Differences in Imperative and Functional Programming paradigms
  1. Style of Coding: Code in imperative languages has to list out all the necessary steps to achieve the desired result i.e. the how part.For e.g.: A for loop has to set the initial value of the counter, increment the counter and ensure that the loop does not overrun the size of the data it is operating upon. Functional Languages, on the other hand, declare what needs to be done. For e.g: In the case of a loop the functional program would just declare a loop and inside it would write the logic to be repeated. The functional language runtime would take care of all iterating requirements of the loop such as incrementing the loop counter etc.
  2. Mutability of Variables: Variables in imperative languages are inherently mutable in nature. The program is described as a series of expressions which act on variables and alter their values as they keep executing. Functional programming thrives on immutability of its variables. A lot of flexibility in execution of statements is achieved if the variables are known in advance not to change state.
  3. Order of Execution: In a procedural language variables are assigned values which undergo changes as the program executes.

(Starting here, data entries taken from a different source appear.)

`config.mk`:
```
export PLATFORM = sky130hd
export DESIGN_NAME = n_bin_readout
export DESIGN_NICKNAME = d
export VERILOG_FILES = /design/src/rtl/n_bin_readout.sv
export SDC_FILE = /design/constraint.sdc
export NUM_CORES = 1
export LEC_CHECK = 0
export BUFFER_PORTS_ARGS = -buffer_cell sky130_fd_sc_hd__buf_2
export CORE_MARGIN = 5
export CORE_UTILIZATION = 50
export CTS_BUF_LIST = sky130_fd_sc_hd__clkbuf_4
export DETAILED_ROUTE_END_ITERATION = 12
export GPL_TIMING_DRIVEN = 0
export PLACE_DENSITY = 0.8
export SETUP_SLACK_MARGIN = 0.05
export SYNTH_ARGS = -nofsm -noshare
export SYNTH_HDL_FRONTEND = slang
export SYNTH_SLANG_ARGS = --single-unit
```
`constraint.sdc`:
```
create_clock -name clk -period 2 [get_ports clk]
set_input_delay 0.1 -clock clk [delete_from_list [all_inputs] [get_ports clk]]
set_output_delay 0.1 -clock clk [all_outputs]
set_load 0.05 [all_outputs]
```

The values of expressions in the program in turn depend on these variable values. Now, if order of execution is not followed and variables are assigned values out-of-turn then the values of expressions which use these variables may not be correct as a side effect. Order of execution is thus important in imperative languages to avoid such side-effects. In functional languages, as the variables are immutable, there are no side effects of any changes done to the variables in some other part of the code. Order of execution then becomes immaterial.Moreover, the language designers use this freedom to build flexibility in execution to achieve the best performance.
  4. Functions as first class objects: In functional programming functions can be passed around as first-class objects to other parts of the code at runtime. This gives the programmer flexibility to alter logic at runtime. Imperative languages on the other hand rely on passing values as parameters to methods. Called method then passes the computed output back if required. Function objects are not allowed to be passed as parameters to methods.

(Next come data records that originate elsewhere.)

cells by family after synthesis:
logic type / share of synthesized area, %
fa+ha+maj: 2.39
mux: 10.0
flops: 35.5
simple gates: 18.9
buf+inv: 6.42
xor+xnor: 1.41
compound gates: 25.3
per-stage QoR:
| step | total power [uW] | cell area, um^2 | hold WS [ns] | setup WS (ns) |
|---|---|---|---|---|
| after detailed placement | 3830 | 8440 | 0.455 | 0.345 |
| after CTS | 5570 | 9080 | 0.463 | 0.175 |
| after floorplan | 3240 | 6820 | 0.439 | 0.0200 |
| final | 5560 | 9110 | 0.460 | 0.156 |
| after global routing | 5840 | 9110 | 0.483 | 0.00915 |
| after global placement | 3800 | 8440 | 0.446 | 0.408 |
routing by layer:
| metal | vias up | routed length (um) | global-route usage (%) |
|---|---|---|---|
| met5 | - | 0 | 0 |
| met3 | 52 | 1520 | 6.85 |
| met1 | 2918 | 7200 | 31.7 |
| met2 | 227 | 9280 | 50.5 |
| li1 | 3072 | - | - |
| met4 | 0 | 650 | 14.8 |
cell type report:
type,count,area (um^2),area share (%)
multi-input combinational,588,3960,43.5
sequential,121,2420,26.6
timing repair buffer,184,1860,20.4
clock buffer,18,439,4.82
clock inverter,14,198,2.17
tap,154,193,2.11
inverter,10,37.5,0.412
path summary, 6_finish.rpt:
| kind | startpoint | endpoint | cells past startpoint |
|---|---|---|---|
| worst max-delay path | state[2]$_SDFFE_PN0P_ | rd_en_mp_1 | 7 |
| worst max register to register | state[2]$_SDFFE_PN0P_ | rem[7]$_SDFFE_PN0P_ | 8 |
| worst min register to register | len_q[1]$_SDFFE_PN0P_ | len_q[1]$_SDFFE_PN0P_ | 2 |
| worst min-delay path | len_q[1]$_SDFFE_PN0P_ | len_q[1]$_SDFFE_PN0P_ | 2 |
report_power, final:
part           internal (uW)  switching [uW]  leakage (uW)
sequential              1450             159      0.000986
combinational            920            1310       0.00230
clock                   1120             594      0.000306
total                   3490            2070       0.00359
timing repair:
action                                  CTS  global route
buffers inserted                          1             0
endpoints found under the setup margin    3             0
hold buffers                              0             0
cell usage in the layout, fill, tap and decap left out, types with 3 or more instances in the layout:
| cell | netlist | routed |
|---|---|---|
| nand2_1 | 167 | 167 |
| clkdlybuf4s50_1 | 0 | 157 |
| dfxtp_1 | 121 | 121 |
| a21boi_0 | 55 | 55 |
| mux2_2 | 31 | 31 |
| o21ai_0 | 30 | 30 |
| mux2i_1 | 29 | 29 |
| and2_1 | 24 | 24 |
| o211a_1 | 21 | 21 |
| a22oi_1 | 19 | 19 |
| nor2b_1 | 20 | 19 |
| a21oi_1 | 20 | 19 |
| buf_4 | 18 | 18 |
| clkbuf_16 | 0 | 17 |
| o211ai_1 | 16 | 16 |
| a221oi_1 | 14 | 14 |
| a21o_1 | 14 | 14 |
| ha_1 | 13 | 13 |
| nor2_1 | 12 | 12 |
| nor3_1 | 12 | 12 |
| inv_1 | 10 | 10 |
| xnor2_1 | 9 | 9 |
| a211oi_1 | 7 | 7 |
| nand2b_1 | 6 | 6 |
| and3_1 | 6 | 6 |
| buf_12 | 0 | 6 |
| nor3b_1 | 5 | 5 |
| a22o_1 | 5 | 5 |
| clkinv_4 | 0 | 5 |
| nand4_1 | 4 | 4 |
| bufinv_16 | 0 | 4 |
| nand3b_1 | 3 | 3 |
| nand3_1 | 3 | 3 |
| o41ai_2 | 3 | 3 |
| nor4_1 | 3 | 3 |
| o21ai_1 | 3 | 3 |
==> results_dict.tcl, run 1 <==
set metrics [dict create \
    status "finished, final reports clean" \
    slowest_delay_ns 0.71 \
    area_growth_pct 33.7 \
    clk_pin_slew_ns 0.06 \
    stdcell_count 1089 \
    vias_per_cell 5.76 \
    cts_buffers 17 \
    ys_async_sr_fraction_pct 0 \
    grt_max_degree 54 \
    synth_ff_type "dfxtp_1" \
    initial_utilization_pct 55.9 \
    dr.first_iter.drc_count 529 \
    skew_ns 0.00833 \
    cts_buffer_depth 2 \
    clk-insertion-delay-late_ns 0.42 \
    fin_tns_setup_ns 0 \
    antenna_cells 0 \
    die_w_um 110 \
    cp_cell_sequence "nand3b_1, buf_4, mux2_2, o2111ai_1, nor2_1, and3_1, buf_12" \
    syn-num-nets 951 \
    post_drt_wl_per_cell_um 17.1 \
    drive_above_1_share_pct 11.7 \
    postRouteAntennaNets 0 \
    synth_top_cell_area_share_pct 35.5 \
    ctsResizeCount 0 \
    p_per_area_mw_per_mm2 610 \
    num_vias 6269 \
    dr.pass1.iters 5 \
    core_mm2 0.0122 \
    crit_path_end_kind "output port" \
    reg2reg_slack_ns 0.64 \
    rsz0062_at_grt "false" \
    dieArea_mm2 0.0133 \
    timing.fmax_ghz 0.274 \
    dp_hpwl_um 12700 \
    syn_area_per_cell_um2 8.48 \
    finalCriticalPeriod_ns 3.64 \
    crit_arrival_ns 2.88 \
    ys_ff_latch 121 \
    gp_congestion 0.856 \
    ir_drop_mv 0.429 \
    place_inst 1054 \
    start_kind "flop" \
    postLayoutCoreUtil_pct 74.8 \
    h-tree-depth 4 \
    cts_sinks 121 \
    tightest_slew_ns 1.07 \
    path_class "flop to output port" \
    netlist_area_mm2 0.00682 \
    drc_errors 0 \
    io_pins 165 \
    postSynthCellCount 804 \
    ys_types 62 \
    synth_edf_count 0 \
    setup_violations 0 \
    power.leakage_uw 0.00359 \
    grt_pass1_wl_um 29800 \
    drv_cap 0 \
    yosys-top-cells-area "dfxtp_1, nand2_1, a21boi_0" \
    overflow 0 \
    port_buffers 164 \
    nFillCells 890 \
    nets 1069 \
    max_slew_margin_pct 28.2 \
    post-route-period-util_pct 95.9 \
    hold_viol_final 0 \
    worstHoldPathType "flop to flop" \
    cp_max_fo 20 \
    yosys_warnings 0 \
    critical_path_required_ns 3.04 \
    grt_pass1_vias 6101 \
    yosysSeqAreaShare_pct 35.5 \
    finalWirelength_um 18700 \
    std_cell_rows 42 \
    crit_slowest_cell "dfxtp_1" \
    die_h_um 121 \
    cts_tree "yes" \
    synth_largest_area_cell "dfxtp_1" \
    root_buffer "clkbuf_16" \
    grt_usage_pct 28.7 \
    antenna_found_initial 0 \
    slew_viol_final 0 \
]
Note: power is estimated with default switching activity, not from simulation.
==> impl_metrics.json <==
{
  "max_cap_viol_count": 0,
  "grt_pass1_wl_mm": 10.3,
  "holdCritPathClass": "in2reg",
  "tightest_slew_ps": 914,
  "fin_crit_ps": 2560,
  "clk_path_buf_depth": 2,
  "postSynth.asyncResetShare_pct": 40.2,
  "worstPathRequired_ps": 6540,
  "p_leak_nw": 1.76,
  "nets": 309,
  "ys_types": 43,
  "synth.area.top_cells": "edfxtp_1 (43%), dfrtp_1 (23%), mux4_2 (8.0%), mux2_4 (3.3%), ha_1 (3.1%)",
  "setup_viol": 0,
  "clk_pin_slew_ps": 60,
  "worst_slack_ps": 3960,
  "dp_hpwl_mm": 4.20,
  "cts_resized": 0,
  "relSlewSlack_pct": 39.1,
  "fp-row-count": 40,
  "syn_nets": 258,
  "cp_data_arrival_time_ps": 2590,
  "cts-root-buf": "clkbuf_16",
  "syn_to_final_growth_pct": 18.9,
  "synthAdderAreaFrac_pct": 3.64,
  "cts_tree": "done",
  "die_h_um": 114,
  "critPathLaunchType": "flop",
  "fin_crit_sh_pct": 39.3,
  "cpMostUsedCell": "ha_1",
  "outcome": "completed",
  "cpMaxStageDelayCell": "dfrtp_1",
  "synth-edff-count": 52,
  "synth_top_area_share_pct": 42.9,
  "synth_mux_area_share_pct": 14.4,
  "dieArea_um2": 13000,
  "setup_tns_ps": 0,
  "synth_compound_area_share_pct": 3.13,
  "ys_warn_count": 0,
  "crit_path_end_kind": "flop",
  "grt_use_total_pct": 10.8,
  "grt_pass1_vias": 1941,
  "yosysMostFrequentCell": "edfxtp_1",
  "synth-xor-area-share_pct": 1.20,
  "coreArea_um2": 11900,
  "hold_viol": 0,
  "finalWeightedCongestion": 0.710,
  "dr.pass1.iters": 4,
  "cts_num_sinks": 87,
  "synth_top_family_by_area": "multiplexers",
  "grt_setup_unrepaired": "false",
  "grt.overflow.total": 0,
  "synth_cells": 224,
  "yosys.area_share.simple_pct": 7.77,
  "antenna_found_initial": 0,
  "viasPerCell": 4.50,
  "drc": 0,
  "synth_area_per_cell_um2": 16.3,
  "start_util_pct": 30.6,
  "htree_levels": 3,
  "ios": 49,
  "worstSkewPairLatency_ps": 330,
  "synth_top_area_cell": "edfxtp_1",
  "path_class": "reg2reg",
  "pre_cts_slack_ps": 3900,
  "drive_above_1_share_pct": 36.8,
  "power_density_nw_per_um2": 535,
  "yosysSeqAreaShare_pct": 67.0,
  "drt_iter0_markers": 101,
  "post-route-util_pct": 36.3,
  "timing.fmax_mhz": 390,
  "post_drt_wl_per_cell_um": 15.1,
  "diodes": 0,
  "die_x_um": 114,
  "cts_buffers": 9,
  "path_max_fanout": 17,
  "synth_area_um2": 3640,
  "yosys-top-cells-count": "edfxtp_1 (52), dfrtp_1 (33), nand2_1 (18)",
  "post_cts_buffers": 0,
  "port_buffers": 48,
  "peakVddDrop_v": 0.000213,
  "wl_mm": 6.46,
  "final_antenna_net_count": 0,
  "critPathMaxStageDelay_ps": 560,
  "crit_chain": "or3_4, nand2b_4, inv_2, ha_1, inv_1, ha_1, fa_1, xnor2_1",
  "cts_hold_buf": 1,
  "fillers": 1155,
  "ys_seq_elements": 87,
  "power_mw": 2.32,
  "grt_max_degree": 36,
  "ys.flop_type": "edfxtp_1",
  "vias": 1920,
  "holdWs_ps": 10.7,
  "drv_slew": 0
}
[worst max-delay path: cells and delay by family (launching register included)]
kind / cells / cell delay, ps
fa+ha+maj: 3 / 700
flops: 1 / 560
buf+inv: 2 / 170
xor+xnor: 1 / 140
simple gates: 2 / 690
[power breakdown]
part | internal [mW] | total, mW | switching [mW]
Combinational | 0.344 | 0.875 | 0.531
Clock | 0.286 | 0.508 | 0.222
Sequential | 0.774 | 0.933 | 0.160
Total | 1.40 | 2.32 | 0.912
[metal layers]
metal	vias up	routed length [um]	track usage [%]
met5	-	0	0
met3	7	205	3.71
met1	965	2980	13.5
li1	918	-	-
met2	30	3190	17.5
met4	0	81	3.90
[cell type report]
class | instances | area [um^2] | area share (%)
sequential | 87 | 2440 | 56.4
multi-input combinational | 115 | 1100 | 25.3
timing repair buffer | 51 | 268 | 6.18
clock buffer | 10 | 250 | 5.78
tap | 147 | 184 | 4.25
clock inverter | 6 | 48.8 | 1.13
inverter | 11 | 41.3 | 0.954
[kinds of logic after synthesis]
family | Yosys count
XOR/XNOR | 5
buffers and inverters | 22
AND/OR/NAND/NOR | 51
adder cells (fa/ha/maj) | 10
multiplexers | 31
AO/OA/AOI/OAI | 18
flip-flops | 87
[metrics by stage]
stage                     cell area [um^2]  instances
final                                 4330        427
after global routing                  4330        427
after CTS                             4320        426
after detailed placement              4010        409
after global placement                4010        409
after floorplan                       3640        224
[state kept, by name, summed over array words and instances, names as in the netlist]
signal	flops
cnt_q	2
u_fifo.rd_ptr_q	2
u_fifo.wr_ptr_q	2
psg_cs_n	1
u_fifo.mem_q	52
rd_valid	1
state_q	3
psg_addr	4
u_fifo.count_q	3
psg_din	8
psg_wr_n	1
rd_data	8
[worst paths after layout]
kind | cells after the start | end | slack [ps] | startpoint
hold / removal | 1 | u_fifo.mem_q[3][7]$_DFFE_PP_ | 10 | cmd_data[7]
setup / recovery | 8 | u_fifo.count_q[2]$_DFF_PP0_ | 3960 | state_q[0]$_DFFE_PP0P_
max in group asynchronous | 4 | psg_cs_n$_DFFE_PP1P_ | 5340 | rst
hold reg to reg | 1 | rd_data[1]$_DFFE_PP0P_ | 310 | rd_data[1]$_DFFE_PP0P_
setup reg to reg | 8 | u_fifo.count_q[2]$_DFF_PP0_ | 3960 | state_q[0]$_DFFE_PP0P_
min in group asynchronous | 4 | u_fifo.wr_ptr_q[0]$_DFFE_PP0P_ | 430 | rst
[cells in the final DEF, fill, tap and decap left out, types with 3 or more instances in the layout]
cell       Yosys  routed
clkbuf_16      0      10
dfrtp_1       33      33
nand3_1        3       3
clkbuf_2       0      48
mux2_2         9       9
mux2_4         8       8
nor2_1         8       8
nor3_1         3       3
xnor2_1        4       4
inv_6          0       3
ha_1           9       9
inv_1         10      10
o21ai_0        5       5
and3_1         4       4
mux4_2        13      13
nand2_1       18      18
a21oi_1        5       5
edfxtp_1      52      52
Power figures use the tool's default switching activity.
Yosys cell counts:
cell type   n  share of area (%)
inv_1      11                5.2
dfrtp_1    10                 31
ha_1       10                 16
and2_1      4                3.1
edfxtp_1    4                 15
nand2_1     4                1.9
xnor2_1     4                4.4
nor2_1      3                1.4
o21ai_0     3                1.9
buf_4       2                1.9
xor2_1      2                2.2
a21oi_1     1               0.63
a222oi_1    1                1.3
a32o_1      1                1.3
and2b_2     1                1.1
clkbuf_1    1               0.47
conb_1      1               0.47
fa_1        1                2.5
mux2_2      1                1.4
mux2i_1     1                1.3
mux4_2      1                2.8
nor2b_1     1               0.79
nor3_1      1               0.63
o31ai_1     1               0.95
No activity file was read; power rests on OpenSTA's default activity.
===== config.mk =====
export PLATFORM = sky130hd
export DESIGN_NAME = seq_ctrl_nbank
export DESIGN_NICKNAME = d
export VERILOG_FILES = /design/src/rtl/seq_ctrl_pkg.sv /design/src/rtl/seq_ctrl_wdog.sv /design/src/rtl/seq_ctrl_nbank.sv
export SDC_FILE = /design/constraint.sdc
export NUM_CORES = 1
export LEC_CHECK = 0
export CAP_MARGIN = 20
export CORE_MARGIN = 4
export CORE_UTILIZATION = 40
export CTS_BUF_LIST = sky130_fd_sc_hd__clkbuf_4
export DETAILED_ROUTE_END_ITERATION = 10
export GPL_ROUTABILITY_DRIVEN = 0
export PLACE_DENSITY = 0.65
export SLEW_MARGIN = 25
export SYNTH_ARGS = -nofsm -noshare
export SYNTH_HDL_FRONTEND = slang
export SYNTH_SLANG_ARGS = --single-unit

===== constraint.sdc =====
create_clock -name clk_i -period 2.32 [get_ports clk_i]
set_input_delay 0.348 -clock clk_i [delete_from_list [all_inputs] [get_ports clk_i]]
set_output_delay 0.348 -clock clk_i [all_outputs]
set_load 0.03 [all_outputs]
## src/rtl/param_lifo_stack.sv

```systemverilog
// param_lifo_stack: parametrised LIFO with replace-top, sync clear, occupancy and error pulses
module param_lifo_stack #(
  parameter int DATA_W    = 8,
  parameter int DEPTH     = 8,
  parameter int AFULL_LVL = DEPTH - 1,
  parameter int CNT_W     = $clog2(DEPTH + 1)
) (
  input  logic              clk,
  input  logic              rst,
  input  logic              clr,
  input  logic              push,
  input  logic              pop,
  input  logic [DATA_W-1:0] din,
  output logic [DATA_W-1:0] dout,
  output logic [CNT_W-1:0]  count,
  output logic              empty,
  output logic              full,
  output logic              almost_full,
  output logic              overflow,
  output logic              underflow
);
  localparam int IDX_W = $clog2(DEPTH);
  logic [DATA_W-1:0] mem [DEPTH];
  logic [CNT_W-1:0]  count_q, count_d;
  logic [DATA_W-1:0] dout_q, dout_d;
  logic              ovf_q, ovf_d, unf_q, unf_d, we;
  logic [IDX_W-1:0]  wr_idx, rd_idx;
  always_comb begin
    count_d = count_q;
    dout_d  = dout_q;
    ovf_d   = 1'b0;
    unf_d   = 1'b0;
    we      = 1'b0;
    // replace writes over the current top; a plain push writes one above it
    wr_idx  = (pop && count_q != '0) ? IDX_W'(count_q - CNT_W'(1)) : IDX_W'(count_q);
    rd_idx  = (count_q > CNT_W'(1)) ? IDX_W'(count_q - CNT_W'(2)) : '0;
    if (clr) begin
      count_d = '0;
      dout_d  = '0;
    end else if (push && (pop || count_q != CNT_W'(DEPTH))) begin
      we      = 1'b1;
      dout_d  = din;
      count_d = (pop && count_q != '0) ? count_q : count_q + CNT_W'(1);
    end else if (push) begin
      ovf_d = 1'b1;
    end else if (pop && count_q != '0) begin
      count_d = count_q - CNT_W'(1);
      dout_d  = (count_q > CNT_W'(1)) ? mem[rd_idx] : '0;
    end else if (pop) begin
      unf_d = 1'b1;
    end
  end
  always_ff @(posedge clk or posedge rst) begin
    if (rst) begin
      count_q <= '0;
      dout_q  <= '0;
      ovf_q   <= 1'b0;
      unf_q   <= 1'b0;
    end else begin
      count_q <= count_d;
      dout_q  <= dout_d;
      ovf_q   <= ovf_d;
      unf_q   <= unf_d;
    end
  end
  always_ff @(posedge clk) begin
    if (we) mem[wr_idx] <= din;
  end
  assign dout        = dout_q;
  assign count       = count_q;
  assign overflow    = ovf_q;
  assign underflow   = unf_q;
  assign empty       = count_q == '0;
  assign full        = count_q == CNT_W'(DEPTH);
  assign almost_full = count_q >= CNT_W'(AFULL_LVL);
endmodule

```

  5. Flow control mechanisms: Imperative languages primarily use loops, conditions and methods to move through the execution steps. The language provides these features as it expects the programmer to code the entire flow. Functional languages rely mainly on functions calls(including recursive calls) to achieve their desired goal. The functional languages keep the low-level control flow in their hand. The language runtime takes care of executing these functions in the most optimized way.
  6. Primary language structures: In an imperative programming language the data structures used are variables, arrays etc which mutate in state as the program moves ahead. The primary data structures in functional languages are collections and functions. Developers declare functions which use the immutable collections. If need be then code passes these function definitions to other functions to compose higher order functions.
The way ahead - imperative vs functional As distributed computing gains more traction, mutability becomes more of an overhead as it prevents efficient concurrency. If a program can be executed only in a particular order and out-of-turn changes to its variables have side-effects then the ability of the language runtime to concurrently execute parts of the code is limited. Thus, imperative programming languages which are not conducive to concurrency are slowly losing ground to functional programming languages such as Scala, Clojure and even Java has introduced functional features from version 8 onwards.

Going by the current industry needs and trends, functional languages seem to be the way ahead for newer big data-fed projects which require distributed/concurrent processing. Having said that imperative languages will continue to hold their own based on the massive amount of code already written with them and that the shift to a new paradigm will take some time. Summary We looked at imperative versus functional programming styles and the main differences which separate these two programming paradigms and the way ahead.